How does it make you feel when a company tries to sell you something, but then, try and tell how to use it after you’ve paid for it? If you’re a PS3 fanboy, you might approve of this tactic, but what if you’re just a regular Windows user who wants to control the look and feel of the operating system you just purchased? Should you have control over how it’s personalized and customized?

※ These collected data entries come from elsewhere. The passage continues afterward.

<file path="src/rtl/pipe_ctrl.sv">
// Pipeline hazard / writeback controller: tracks outstanding load destinations,
// arbitrates the register-file write port and sequences flush recovery.
// Optional macro PIPE_CTRL_LD_FWD_EN: lets a consumer of the returning head load proceed with ld_fwd=1.
module pipe_ctrl #(
  parameter int REG_ADDR_W   = 5,
  parameter int MAX_LD       = 2,
  parameter int FLUSH_CYCLES = 1
) (
  input  logic                          clk,
  input  logic                          reset,
  input  logic                          flush,
  input  logic                          is_alu_op,
  input  logic [REG_ADDR_W-1:0]         alu_rd,
  input  logic                          is_ld_op,
  input  logic [REG_ADDR_W-1:0]         ld_rd,
  input  logic                          ld_valid,
  input  logic [REG_ADDR_W-1:0]         rs1,
  input  logic [REG_ADDR_W-1:0]         rs2,
  input  logic                          rs1_used,
  input  logic                          rs2_used,
  output logic                          fetch_stall,
  output logic                          reg_we,
  output logic [REG_ADDR_W-1:0]         reg_waddr,
  output logic                          wb_sel,
  output logic                          lsu_en,
  output logic                          alu_ack,
  output logic                          ld_ack,
  output logic                          ld_fwd,
  output logic [$clog2(MAX_LD+1)-1:0]   ld_pending,
  output logic [1:0]                    dbg_state
);

  localparam int CNT_W = $clog2(MAX_LD + 1);
  localparam int PTR_W = (MAX_LD > 1) ? $clog2(MAX_LD) : 1;
  localparam logic [CNT_W-1:0] MAX_CNT  = CNT_W'(MAX_LD);
  localparam logic [CNT_W-1:0] CNT_ONE  = CNT_W'(1);
  localparam logic [PTR_W-1:0] PTR_MAX  = PTR_W'(MAX_LD - 1);
  localparam logic [PTR_W-1:0] PTR_ONE  = PTR_W'(1);
  localparam logic [3:0]       BUB_INIT = 4'(FLUSH_CYCLES - 1);

  typedef enum logic [1:0] {RUN = 2'd0, DRAIN = 2'd1, BUBBLE = 2'd2} state_t;

  state_t                  state_q, state_d;
  logic [CNT_W-1:0]        cnt_q, cnt_d;
  logic [CNT_W-1:0]        kill_q, kill_d;
  logic [3:0]              bub_q, bub_d;
  logic [PTR_W-1:0]        rd_ptr_q, wr_ptr_q;
  logic [MAX_LD-1:0]       vld_q;
  logic [REG_ADDR_W-1:0]   mem_q [MAX_LD];

  logic                    run, empty, full, pop, push, ld_ret, ld_wr, alu_req, alu_wr;
  logic                    hit_any, hit_young, m, raw_stall, fwd;
  logic [REG_ADDR_W-1:0]   head;
  logic [CNT_W-1:0]        remain;

  always_comb begin
    run     = (state_q == RUN);
    empty   = (cnt_q == '0);
    full    = (cnt_q == MAX_CNT);
    head    = mem_q[rd_ptr_q];
    pop     = ld_valid & ~empty;
    ld_ret  = pop & run & ~flush;
    ld_wr   = ld_ret & (head != '0);
    alu_req = is_alu_op & ~flush & run & (alu_rd != '0);
    alu_wr  = alu_req & ~ld_wr;
    // A pop in the same cycle frees the slot, so a load may issue even at full.
    push    = is_ld_op & ~flush & run & (~full | pop);
    remain  = cnt_q - CNT_W'(pop);

    hit_any   = 1'b0;
    hit_young = 1'b0;
    for (int i = 0; i < MAX_LD; i++) begin
      m = 1'b0;
      if (vld_q[i]) begin
        m = (rs1_used && rs1 != '0 && mem_q[i] == rs1) ||
            (rs2_used && rs2 != '0 && mem_q[i] == rs2);
      end
      hit_any = hit_any | m;
      if (!(ld_ret && PTR_W'(i) == rd_ptr_q)) hit_young = hit_young | m;
    end
`ifdef PIPE_CTRL_LD_FWD_EN
    raw_stall = hit_young;
    fwd       = hit_any & ~hit_young;
`else
    raw_stall = hit_any;
    fwd       = 1'b0;
`endif

    state_d = state_q;
    kill_d  = kill_q;
    bub_d   = bub_q;
    case (state_q)
      RUN: if (flush) begin
        // Count only loads still in flight after any return dropped this cycle.
        if (remain != '0) begin
          state_d = DRAIN;
          kill_d  = remain;
        end else begin
          state_d = BUBBLE;
          bub_d   = BUB_INIT;
        end
      end
      DRAIN: if (pop) begin
        kill_d = kill_q - CNT_ONE;
        if (kill_q == CNT_ONE) begin
          state_d = BUBBLE;
          bub_d   = BUB_INIT;
        end
      end
      BUBBLE: begin
        if (flush)              bub_d = BUB_INIT;
        else if (bub_q == 4'd0) state_d = RUN;
        else                    bub_d = bub_q - 4'd1;
      end
      default: state_d = RUN;
    endcase

    case ({push, pop})
      2'b10:   cnt_d = cnt_q + CNT_ONE;
      2'b01:   cnt_d = cnt_q - CNT_ONE;
      default: cnt_d = cnt_q;
    endcase

    fetch_stall = 1'b0;
    reg_we      = 1'b0;
    reg_waddr   = '0;
    wb_sel      = 1'b0;
    lsu_en      = 1'b0;
    alu_ack     = 1'b0;
    ld_ack      = 1'b0;
    ld_fwd      = 1'b0;
    ld_pending  = '0;
    dbg_state   = 2'd0;
    if (!reset) begin
      fetch_stall = raw_stall | (is_ld_op & full & ~pop) | (alu_req & ld_wr) | ~run;
      reg_we      = ld_wr | alu_wr;
      reg_waddr   = ld_wr ? head : (alu_wr ? alu_rd : '0);
      wb_sel      = ld_wr;
      lsu_en      = ~flush & run;
      alu_ack     = alu_wr;
      ld_ack      = push;
      ld_fwd      = fwd;
      ld_pending  = cnt_q;
      dbg_state   = state_q;
    end
  end

  always_ff @(posedge clk) begin
    if (reset) begin
      state_q  <= RUN;
      cnt_q    <= '0;
      kill_q   <= '0;
      bub_q    <= '0;
      rd_ptr_q <= '0;
      wr_ptr_q <= '0;
      vld_q    <= '0;
    end else begin
      state_q <= state_d;
      cnt_q   <= cnt_d;
      kill_q  <= kill_d;
      bub_q   <= bub_d;
      if (pop) begin
        vld_q[rd_ptr_q] <= 1'b0;
        rd_ptr_q        <= (rd_ptr_q == PTR_MAX) ? '0 : rd_ptr_q + PTR_ONE;
      end
      if (push) begin
        vld_q[wr_ptr_q] <= 1'b1;
        mem_q[wr_ptr_q] <= ld_rd;
        wr_ptr_q        <= (wr_ptr_q == PTR_MAX) ? '0 : wr_ptr_q + PTR_ONE;
      end
    end
  end

endmodule

</file>
<file path="config.mk">
export PLATFORM = sky130hd
export DESIGN_NAME = pipe_ctrl
export DESIGN_NICKNAME = d
export VERILOG_FILES = /design/src/rtl/pipe_ctrl.sv
export SDC_FILE = /design/constraint.sdc
export NUM_CORES = 1
export LEC_CHECK = 0
export BUFFER_PORTS_ARGS = -buffer_cell sky130_fd_sc_hd__buf_2
export CAP_MARGIN = 10
export CORE_ASPECT_RATIO = 1.75
export CORE_MARGIN = 5
export CORE_UTILIZATION = 56
export CTS_CLUSTER_DIAMETER = 150
export CTS_CLUSTER_SIZE = 28
export DETAILED_ROUTE_END_ITERATION = 6
export PLACE_DENSITY_LB_ADDON = 0.05
export SLEW_MARGIN = 20
export SYNTH_ARGS = -nofsm -noshare
export SYNTH_HDL_FRONTEND = slang
export SYNTH_SLANG_ARGS = --single-unit
</file>
<file path="constraint.sdc">
create_clock -name clk -period 6 [get_ports clk]
set_input_delay 0.6 -clock clk [delete_from_list [all_inputs] [get_ports clk]]
set_output_delay 0.6 -clock clk [all_outputs]
set_load 0.01 [all_outputs]
</file>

There are reports showing up that future Windows 8 owners will not be able to customize the Start Screen with their own images. While this might not seem like a big deal, Microsoft’s explanation as to why this option has been removed stinks hands-on control, even after the purchase is made, as well as an attitude that they know what’s best for users, not the users themselves. According to The Next Web (via TechRadar), those at Microsoft who make such decisions believe allowing users this level of customization could damage the user experience.
In other words, the Windows 8 developers want consumers to use it the way they designed it instead of “ruining” the experience for themselves. From TechRadar’s paraphrasing of Microsoft’s Chris Flores:
[Y]ou wouldn’t want a photograph as the background of the Metro-style Start screen. Not only would a photo not stretch and scale as you add more tiles and groups and zoom in and out of the Start screen, it would also be covered up so much by the tiles that you’d never see it.
Isn’t that up to the user/consumer/owner to decide? If someone wants to see a poorly resized image on their start screen, isn’t that their choice, seeing how they, you know, own the software?
But yet, Microsoft appears to be acting like a “father knows best” figure in relation to Windows 8 personalization, and that, from this perspective, entirely oversteps their boundaries as a software developer and distributor.